El Thrifty Motel estaba cerca del empalme de State Street con la autopista de dos carriles que se perdía en las montañas del norte. Giré bruscamente a la izquierda para acceder al aparcamiento de grava del motel. Aparqué en la plaza vacía que había delante de la habitación de Curtis. Casi todas las habitaciones de la L estaban iluminadas y el aire olía al denso perfume que emite el beicon frito, las hamburguesas fritas, el lomo de cerdo frito y las salchichas fritas. Los telediarios y la música country a todo volumen competían por monopolizar el espacio auditivo humano. Las ventanas de Curtis estaban a oscuras y nadie respondió cuando llamé a la puerta. Probé en la habitación de al lado. El individuo que me abrió tenía cuarenta y tantos años, ojos azules luminosos, pelo cortado al estilo plato hondo y una barbita que parecía la típica pelusa que se queda enredada en los peines.
– Busco al de la habitación contigua. ¿Le ha visto?
– ¿Curtis? Se ha ido.
– ¿Sabe adónde?
– Hoy no es mi día de vigilancia.
Saqué una tarjeta y un boli. Escribí unas palabras para Curtis, diciéndole que me llamara lo antes posible.
– ¿Podría darle esto?
– Si le veo… -dijo y cerró la puerta.
Saqué otra tarjeta, escribí lo mismo y la deslicé por debajo de la puerta de Curtis, que ostentaba el número 9. El rótulo de neón del motel parpadeaba cuando crucé andando el aparcamiento, camino de la oficina de recepción. Las palabras Thrifty Motel se habían escrito con un color verde chorreante y las moscas zumbaban pegadas a la tela metálica que cubría la ventana. La puerta de la oficina, cuya mitad superior era de vidrio, estaba abierta, y en uno de los listones de plástico de la persiana veneciana que la cubría habían incrustado un rótulo que decía completo.

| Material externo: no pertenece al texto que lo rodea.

==> inputs of wip/tundra <==
==> flow/design.v <==
module gain_block( 
	input signed [11:0] ip_data, 
	input ip_clock, 
	input ip_reset, 
	output [11:0] op_data
); 
	parameter signed [11:0] gain = 12'd1024;
	reg signed [11:0] reg_ip_data; 
	always@(posedge ip_clock or negedge ip_reset) begin 
		if(ip_reset == 1'd0) begin 
			reg_ip_data <= 12'd0;
		end else begin  
			reg_ip_data <= ip_data; 
		end 
	end 
	reg signed [11:0] reg_gain;
	wire signed [23:0] wire_gain; 
	assign wire_gain = reg_ip_data * gain;
	always@(posedge ip_clock or negedge ip_reset) begin 
		if(ip_reset == 1'd0) begin 
			reg_gain <= 12'd0;
		end else begin 
			reg_gain <= wire_gain[23:12]; 
		end 
	end 
	assign op_data = reg_gain; 
endmodule 
module abs_block( 
	input signed [11:0] ip_data,
	input ip_clock,
	input ip_reset,
	output [11:0] op_data
); 
	reg signed [11:0] reg_op_abs; 
	always@(posedge ip_clock or negedge ip_reset) begin 
		if(ip_reset == 1'd0) begin 
			reg_op_abs <= 12'd0;
		end else begin 
			if(ip_data < 12'sd0) begin 
				reg_op_abs <= -ip_data;
			end else begin 
				reg_op_abs <= ip_data; 
			end 
		end 
	end 
	assign op_data = reg_op_abs;
endmodule 
module power_estimation(
	input signed [11:0] ip_data,
	input ip_clock,
	input ip_reset,
	output [11:0] op_data
); 
	reg signed [11:0] reg_delay; 
	always@(posedge ip_clock or negedge ip_reset) begin 
		if(ip_reset == 1'd0) begin 
			reg_delay <= 12'd0;
		end else begin 
			reg_delay <= ip_data; 
		end 
	end 
	reg signed [11:0] reg_delay_2; 
	always@(posedge ip_clock or negedge ip_reset) begin 
		if(ip_reset == 1'd0) begin 
			reg_delay_2 <= 12'd0;
		end else begin 
			reg_delay_2 <= reg_delay; 
		end 
	end 
	reg signed [11:0] reg_delay_3; 
	always@(posedge ip_clock or negedge ip_reset) begin 
		if(ip_reset == 1'd0) begin 
			reg_delay_3 <= 12'd0;
		end else begin 
			reg_delay_3 <= reg_delay_2; 
		end 
	end
	reg signed [11:0] reg_delay_4; 
	always@(posedge ip_clock or negedge ip_reset) begin 
		if(ip_reset == 1'd0) begin 
			reg_delay_4 <= 12'd0;
		end else begin 
			reg_delay_4 <= reg_delay_3; 
		end 
	end
	reg signed [11:0] reg_delay_5; 
	always@(posedge ip_clock or negedge ip_reset) begin 
		if(ip_reset == 1'd0) begin 
			reg_delay_5 <= 12'd0;
		end else begin 
			reg_delay_5 <= reg_delay_4; 
		end 
	end
	reg signed [11:0] reg_delay_6; 
	always@(posedge ip_clock or negedge ip_reset) begin 
		if(ip_reset == 1'd0) begin 
			reg_delay_6 <= 12'd0;
		end else begin 
			reg_delay_6 <= reg_delay_5; 
		end 
	end
	reg signed [11:0] reg_delay_7; 
	always@(posedge ip_clock or negedge ip_reset) begin 
		if(ip_reset == 1'd0) begin 
			reg_delay_7 <= 12'd0;
		end else begin 
			reg_delay_7 <= reg_delay_6; 
		end 
	end
	reg signed [11:0] reg_delay_8; 
	always@(posedge ip_clock or negedge ip_reset) begin 
		if(ip_reset == 1'd0) begin 
			reg_delay_8 <= 12'd0;
		end else begin 
			reg_delay_8 <= reg_delay_7; 
		end 
	end
	reg signed [11:0] reg_delay_9; 
	always@(posedge ip_clock or negedge ip_reset) begin 
		if(ip_reset == 1'd0) begin 
			reg_delay_9 <= 12'd0;
		end else begin 
			reg_delay_9 <= reg_delay_8; 
		end 
	end 
	reg signed [11:0] reg_delay_10; 
	always@(posedge ip_clock or negedge ip_reset) begin 
		if(ip_reset == 1'd0) begin 
			reg_delay_10 <= 12'd0;
		end else begin 
			reg_delay_10 <= reg_delay_9; 
		end 
	end
	reg signed [11:0] reg_delay_11; 
	always@(posedge ip_clock or negedge ip_reset) begin 
		if(ip_reset == 1'd0) begin 
			reg_delay_11 <= 12'd0;
		end else begin 
			reg_delay_11 <= reg_delay_10; 
		end 
	end
	reg signed [11:0] reg_delay_12; 
	always@(posedge ip_clock or negedge ip_reset) begin 
		if(ip_reset == 1'd0) begin 
			reg_delay_12 <= 12'd0;
		end else begin 
			reg_delay_12 <= reg_delay_11; 
		end 
	end
	reg signed [11:0] reg_delay_13; 
	always@(posedge ip_clock or negedge ip_reset) begin 
		if(ip_reset == 1'd0) begin 
			reg_delay_13 <= 12'd0;
		end else begin 
			reg_delay_13 <= reg_delay_12; 
		end 
	end
	reg signed [11:0] reg_delay_14; 
	always@(posedge ip_clock or negedge ip_reset) begin 
		if(ip_reset == 1'd0) begin 
			reg_delay_14 <= 12'd0;
		end else begin 
			reg_delay_14 <= reg_delay_13; 
		end 
	end
	reg signed [11:0] reg_delay_15; 
	always@(posedge ip_clock or negedge ip_reset) begin 
		if(ip_reset == 1'd0) begin 
			reg_delay_15 <= 12'd0;
		end else begin 
			reg_delay_15 <= reg_delay_14; 
		end 
	end
	reg signed [11:0] reg_delay_16; 
	always@(posedge ip_clock or negedge ip_reset) begin 
		if(ip_reset == 1'd0) begin 
			reg_delay_16 <= 12'd0;
		end else begin 
			reg_delay_16 <= reg_delay_15; 
		end 
	end 
	reg signed [11:0] reg_delay_17; 
	always@(posedge ip_clock or negedge ip_reset) begin 
		if(ip_reset == 1'd0) begin 
			reg_delay_17 <= 12'd0;
		end else begin 
			reg_delay_17 <= reg_delay_16; 
		end 
	end 
	reg signed [11:0] reg_delay_18; 
	always@(posedge ip_clock or negedge ip_reset) begin 
		if(ip_reset == 1'd0) begin 
			reg_delay_18 <= 12'd0;
		end else begin 
			reg_delay_18 <= reg_delay_17; 
		end 
	end
	reg signed [11:0] reg_delay_19; 
	always@(posedge ip_clock or negedge ip_reset) begin 
		if(ip_reset == 1'd0) begin 
			reg_delay_19 <= 12'd0;
		end else begin 
			reg_delay_19 <= reg_delay_18; 
		end 
	end 
	reg signed [11:0] reg_delay_20; 
	always@(posedge ip_clock or negedge ip_reset) begin 
		if(ip_reset == 1'd0) begin 
			reg_delay_20 <= 12'd0;
		end else begin 
			reg_delay_20 <= reg_delay_19; 
		end 
	end 
	reg signed [11:0] reg_delay_21; 
	always@(posedge ip_clock or negedge ip_reset) begin 
		if(ip_reset == 1'd0) begin 
			reg_delay_21 <= 12'd0;
		end else begin 
			reg_delay_21 <= reg_delay_20; 
		end 
	end
	reg signed [11:0] reg_delay_22; 
	always@(posedge ip_clock or negedge ip_reset) begin 
		if(ip_reset == 1'd0) begin 
			reg_delay_22 <= 12'd0;
		end else begin 
			reg_delay_22 <= reg_delay_21; 
		end 
	end
	reg signed [11:0] reg_delay_23; 
	always@(posedge ip_clock or negedge ip_reset) begin 
		if(ip_reset == 1'd0) begin 
			reg_delay_23 <= 12'd0;
		end else begin 
			reg_delay_23 <= reg_delay_22; 
		end 
	end
	reg signed [11:0] reg_delay_24; 
	always@(posedge ip_clock or negedge ip_reset) begin 
		if(ip_reset == 1'd0) begin 
			reg_delay_24 <= 12'd0;
		end else begin 
			reg_delay_24 <= reg_delay_23; 
		end 
	end
	reg signed [11:0] reg_delay_25; 
	always@(posedge ip_clock or negedge ip_reset) begin 
		if(ip_reset == 1'd0) begin 
			reg_delay_25 <= 12'd0;
		end else begin 
			reg_delay_25 <= reg_delay_24; 
		end 
	end 
	reg signed [11:0] reg_delay_26; 
	always@(posedge ip_clock or negedge ip_reset) begin 
		if(ip_reset == 1'd0) begin 
			reg_delay_26 <= 12'd0;
		end else begin 
			reg_delay_26 <= reg_delay_25; 
		end 
	end 
	reg signed [11:0] reg_delay_27; 
	always@(posedge ip_clock or negedge ip_reset) begin 
		if(ip_reset == 1'd0) begin 
			reg_delay_27 <= 12'd0;
		end else begin 
			reg_delay_27 <= reg_delay_26; 
		end 
	end
	reg signed [11:0] reg_delay_28; 
	always@(posedge ip_clock or negedge ip_reset) begin 
		if(ip_reset == 1'd0) begin 
			reg_delay_28 <= 12'd0;
		end else begin 
			reg_delay_28 <= reg_delay_27; 
		end 
	end 
	reg signed [11:0] reg_delay_29; 
	always@(posedge ip_clock or negedge ip_reset) begin 
		if(ip_reset == 1'd0) begin 
			reg_delay_29 <= 12'd0;
		end else begin 
			reg_delay_29 <= reg_delay_28; 
		end 
	end 
	reg signed [11:0] reg_delay_30; 
	always@(posedge ip_clock or negedge ip_reset) begin 
		if(ip_reset == 1'd0) begin 
			reg_delay_30 <= 12'd0;
		end else begin 
			reg_delay_30 <= reg_delay_29; 
		end 
	end 
	reg signed [11:0] reg_delay_31; 
	always@(posedge ip_clock or negedge ip_reset) begin 
		if(ip_reset == 1'd0) begin 
			reg_delay_31 <= 12'd0;
		end else begin 
			reg_delay_31 <= reg_delay_30; 
		end 
	end 
	reg signed [11:0] reg_sum; 
	wire signed [15:0] wire_sum; 
	assign wire_sum = (ip_data + reg_delay + reg_delay_2 + reg_delay_3 + reg_delay_4 + reg_delay_5 + reg_delay_6 + reg_delay_7 + reg_delay_8 + reg_delay_9 + reg_delay_10
						 + reg_delay_11 + reg_delay_12 + reg_delay_13 + reg_delay_14 + reg_delay_15 + reg_delay_16 + reg_delay_17 + reg_delay_18 + reg_delay_19 + reg_delay_20 
						 + reg_delay_21 + reg_delay_22 + reg_delay_23 + reg_delay_24 + reg_delay_25 + reg_delay_26 + reg_delay_27 + reg_delay_28 + reg_delay_29 + reg_delay_30 + reg_delay_31);
	always@(posedge ip_clock or negedge ip_reset) begin 
		if(ip_reset == 1'd0) begin 
			reg_sum <= 12'd0;
		end else begin 
			reg_sum <= wire_sum[15:4]; 
		end 
	end 
	assign op_data = reg_sum;
endmodule 
module gain_error( 
	input signed [11:0] ip_data, 
	input ip_clock, 
	input ip_reset, 
	output [11:0] op_data
); 
	parameter signed [11:0] reference = 12'd2048; 
	wire signed [11:0] wire_error;  
	reg signed [11:0] reg_error;
	assign wire_error = reference - ip_data;
	always@(posedge ip_clock or negedge ip_reset) begin 
		if(ip_reset == 1'd0) begin 
			reg_error <= 12'd0;
		end else begin 
			reg_error <= wire_error;
		end 
	end 
	assign op_data = reg_error; 
endmodule 
module accumulator( 
	input signed [11:0] ip_data, 
	input ip_clock, 
	input ip_reset, 
	output [11:0] op_data
);  
	reg signed [15:0] reg_sum; 
	reg [4:0] reg_counter;
	always@(posedge ip_clock or negedge ip_reset) begin 
		if(ip_reset == 1'd0) begin 
			reg_sum <= 16'd0; 
			reg_counter <= 5'd0;
		end else begin 
			if(reg_counter == 5'd31) begin 
				reg_sum <= reg_sum;
			end else begin 
				reg_sum <= reg_sum + ip_data; 
			end 
			reg_counter <= reg_counter + 4'd1;
		end 
	end 
	assign op_data = reg_sum[15:4]; 
endmodule 
module product_block(
	input signed [11:0] ip_data, 
	input signed [11:0] ip_data_2,
	input ip_clock, 
	input ip_reset,
	output [11:0] op_data
); 
	reg signed [11:0] reg_product; 
	wire signed [23:0] wire_product; 
	assign wire_product = ip_data * ip_data_2;
	always@(posedge ip_clock or negedge ip_reset) begin 
		if(ip_reset == 1'd0) begin 
			reg_product <= 12'd0;
		end else begin 
			reg_product <= wire_product[23:12]; 
		end 
	end
	assign op_data = reg_product;
endmodule 
module agc_ref_correction(
	input signed [11:0] ip_data, 
	input ip_clock,
	input ip_reset, 
	output [11:0] op_data
); 
	wire signed [11:0] get_op_gain; 
	gain_block gain_block_inst( 
		.ip_data(ip_data), 
		.ip_clock(ip_clock), 
		.ip_reset(ip_reset), 
		.op_data(get_op_gain)
	); 
	wire signed [11:0] get_op_abs; 
	abs_block abs_block_inst(
		.ip_data(get_op_gain), 
		.ip_clock(ip_clock), 
		.ip_reset(ip_reset), 
		.op_data(get_op_abs)
	); 
	wire signed [11:0] get_op_power_est; 
	power_estimation power_estimation_inst( 
		.ip_data(get_op_abs), 
		.ip_clock(ip_clock), 
		.ip_reset(ip_reset), 
		.op_data(get_op_power_est)
	); 
	wire signed [11:0] get_op_gain_error; 
	gain_error gain_error_inst( 
		.ip_data(get_op_power_est), 
		.ip_clock(ip_clock), 
		.ip_reset(ip_reset), 
		.op_data(get_op_gain_error)
	);
	wire signed [11:0] get_op_acc;  
	accumulator accumulator_inst(
		.ip_data(get_op_gain_error), 
		.ip_clock(ip_clock), 
		.ip_reset(ip_reset), 
		.op_data(get_op_acc)
	);
	wire signed [11:0] get_op_product; 
	product_block product_block_inst( 
		.ip_data(ip_data), 
		.ip_data_2(get_op_acc),
		.ip_clock(ip_clock), 
		.ip_reset(ip_reset), 
		.op_data(get_op_product)
	); 
	assign op_data = get_op_product;
endmodule 
==> flow/run.sh <==
#!/bin/bash
# the make line also repeats each setting of config.mk as NAME=value (left out here)
make -C /OpenROAD-flow-scripts/flow DESIGN_CONFIG=/design/flow/config.mk WORK_HOME=/design/flow/orfs CLKGATE_MAP_FILE= finish
==> flow/config.mk <==
export PLATFORM = sky130hd
export DESIGN_NAME = agc_ref_correction
export DESIGN_NICKNAME = agc_ref_correction
export VERILOG_FILES = /design/flow/design.v
export SDC_FILE = /design/flow/constraint.sdc
export NUM_CORES = 4
export LEC_CHECK = 0
export CAP_MARGIN = 0
export CELL_PAD_IN_SITES_DETAIL_PLACEMENT = 1
export CORE_ASPECT_RATIO = 0.61
export CORE_MARGIN = 5
export CORE_UTILIZATION = 40
export CTS_CLUSTER_DIAMETER = 98
export MAX_ROUTING_LAYER = met5
export PLACE_DENSITY_LB_ADDON = 0.05
export SETUP_SLACK_MARGIN = -0.54
export SLEW_MARGIN = 20
export TNS_END_PERCENT = 15
==> flow/constraint.sdc <==
create_clock -name core_clock -period 10.0 [get_ports {ip_clock}]
set_input_delay 2.0000 -clock core_clock [delete_from_list [all_inputs] [get_ports {ip_clock}]]
set_output_delay 2.0000 -clock core_clock [all_outputs]
set_load 0.01 [all_outputs]
==> wip/harbor: changes against wip/tundra <==
- CAP_MARGIN: 0 -> 20
- CELL_PAD_IN_SITES_DETAIL_PLACEMENT: 1 -> unset
- CORE_ASPECT_RATIO: 0.61 -> unset
- CORE_MARGIN: 5 -> 2
- CORE_UTILIZATION: 40 -> 44
- CTS_CLUSTER_DIAMETER: 98 -> unset
- MAX_ROUTING_LAYER: met5 -> unset
- PLACE_DENSITY: unset -> 0.6
- PLACE_DENSITY_LB_ADDON: 0.05 -> unset
- SETUP_SLACK_MARGIN: -0.54 -> unset
- TNS_END_PERCENT: 15 -> unset
==> flow/constraint.sdc (replaced) <==
create_clock -name core_clock -period 5.67 [get_ports {ip_clock}]
set_input_delay 1.1340 -clock core_clock [delete_from_list [all_inputs] [get_ports {ip_clock}]]
set_output_delay 1.1340 -clock core_clock [all_outputs]
set_load 0.01 [all_outputs]
==> impl_metrics.py <==
# Physical implementation metrics
metrics = {
    "outcome": {
        "so_faults": "negative setup slack",
        "status": "failed layout checks",
    },
    "route": {
        "route.met3.wl_um": 1400,
        "drt-initial-drc-count": 630,
    },
    "final_timing": {
        "worst_slack_ns": -1.55,
        "setup_violations": 12,
    },
    "finish": {
        "finalNetCount": 3062,
    },
}
-- figures above: wip/harbor

==> impl_metrics.py <==
# Physical implementation metrics
metrics = {
    "route": {
        "route.met3.wl_um": 1780,
        "drt-initial-drc-count": 564,
        "via_count": 14376,
    },
    "finish": {
        "seq_share_pct": 36.8,
        "finalNetCount": 2873,
    },
    "synth": {
        "yosysWarnings": 6,
    },
    "outcome": {
        "status": "finished clean",
    },
    "final_timing": {
        "worst_slack_ns": 2.16,
    },
}
-- figures above: wip/tundra
// ALU
module ALU #(
    parameter DATA_W = 32
)
(
    input                       i_clk,    
    input                       i_rst_n,  
    input                       i_valid,  
    input [DATA_W - 1 : 0]      i_A,      
    input [DATA_W - 1 : 0]      i_B,      
    input [         2 : 0]      i_inst,   
    output [2*DATA_W - 1 : 0]   o_data,   
    output                      o_done    
);
Settings: LEC_CHECK=0, CAP_MARGIN=40, CELL_PAD_IN_SITES_GLOBAL_PLACEMENT=2, CORE_ASPECT_RATIO=0.5, CORE_MARGIN=2, CORE_UTILIZATION=36, CTS_CLUSTER_DIAMETER=351, CTS_CLUSTER_SIZE=60, SLEW_MARGIN=20; clock period 7.0 ns.
run.sh (not shown) runs the stock make flow with config.mk's settings and CLKGATE_MAP_FILE=.
Next try:
==> flow/config.mk (replaced) <==
export PLATFORM = sky130hd
export DESIGN_NAME = ALU
export DESIGN_NICKNAME = ALU
export VERILOG_FILES = /design/flow/design.v
export SDC_FILE = /design/flow/constraint.sdc
export NUM_CORES = 4
export LEC_CHECK = 0
export CAP_MARGIN = 20
export CORE_MARGIN = 2
export CORE_UTILIZATION = 19
export SLEW_MARGIN = 20
==> flow/constraint.sdc (replaced) <==
create_clock -name core_clock -period 5.15 [get_ports {i_clk}]
set_input_delay 1.0300 -clock core_clock [delete_from_list [all_inputs] [get_ports {i_clk}]]
set_output_delay 1.0300 -clock core_clock [all_outputs]
set_load 0.01 [all_outputs]
After rerunning: Routed wire length is lower by 0.86%; setup slack got worse by 1.6 ns; register-to-register slack gets worse by 1.6 ns; critical path depth stays the same; final area is higher by 4.2%; count of clock-buffer cells in the layout came out lower by 1; non-clock buffer count went up by 23; power came out higher by 36%.
Next try:
--- a/flow/config.mk
+++ b/flow/config.mk
@@ -10 +10,4 @@
-export CORE_UTILIZATION = 19
+export CORE_UTILIZATION = 70
+export CTS_CLUSTER_DIAMETER = 36
+export CTS_CLUSTER_SIZE = 35
+export SETUP_SLACK_MARGIN = 1.38
==> flow/constraint.sdc (replaced) <==
create_clock -name core_clock -period 4.96 [get_ports {i_clk}]
set_input_delay 0.9920 -clock core_clock [delete_from_list [all_inputs] [get_ports {i_clk}]]
set_output_delay 0.9920 -clock core_clock [all_outputs]
set_load 0.01 [all_outputs]
After rerunning: The new run ran to the end with no violations. Count of clock-buffer cells in the layout is higher by 3. Via count climbs by 10%. Utilization rose by 60 points. Total power is higher by about 9%. Hold slack improved by 0.033 ns. Final area goes down by about 0.65%. Area after synthesis stays the same. Sequential share of layout area rose by 0.28 points. Worst setup slack gets better by 0.51 ns. Critical path depth went down by 1.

El mostrador y la pequeña zona que se abría detrás, estaban vacíos. Más allá había una puerta entornada y vi luz en las habitaciones reservadas por lo general al encargado del establecimiento. El aludido se entretenía al parecer viendo una telecomedia, ya que cada diez segundos el aire se llenaba de risas programadas. Una de cada tres carcajadas era del género ruidoso, y no costaba imaginar al ingeniero de sonido sentado ante la correspondiente consola de mandos y moviendo la palanca hacia las distintas indicaciones: risa, silencio, risa, silencio, MUCHA RISA.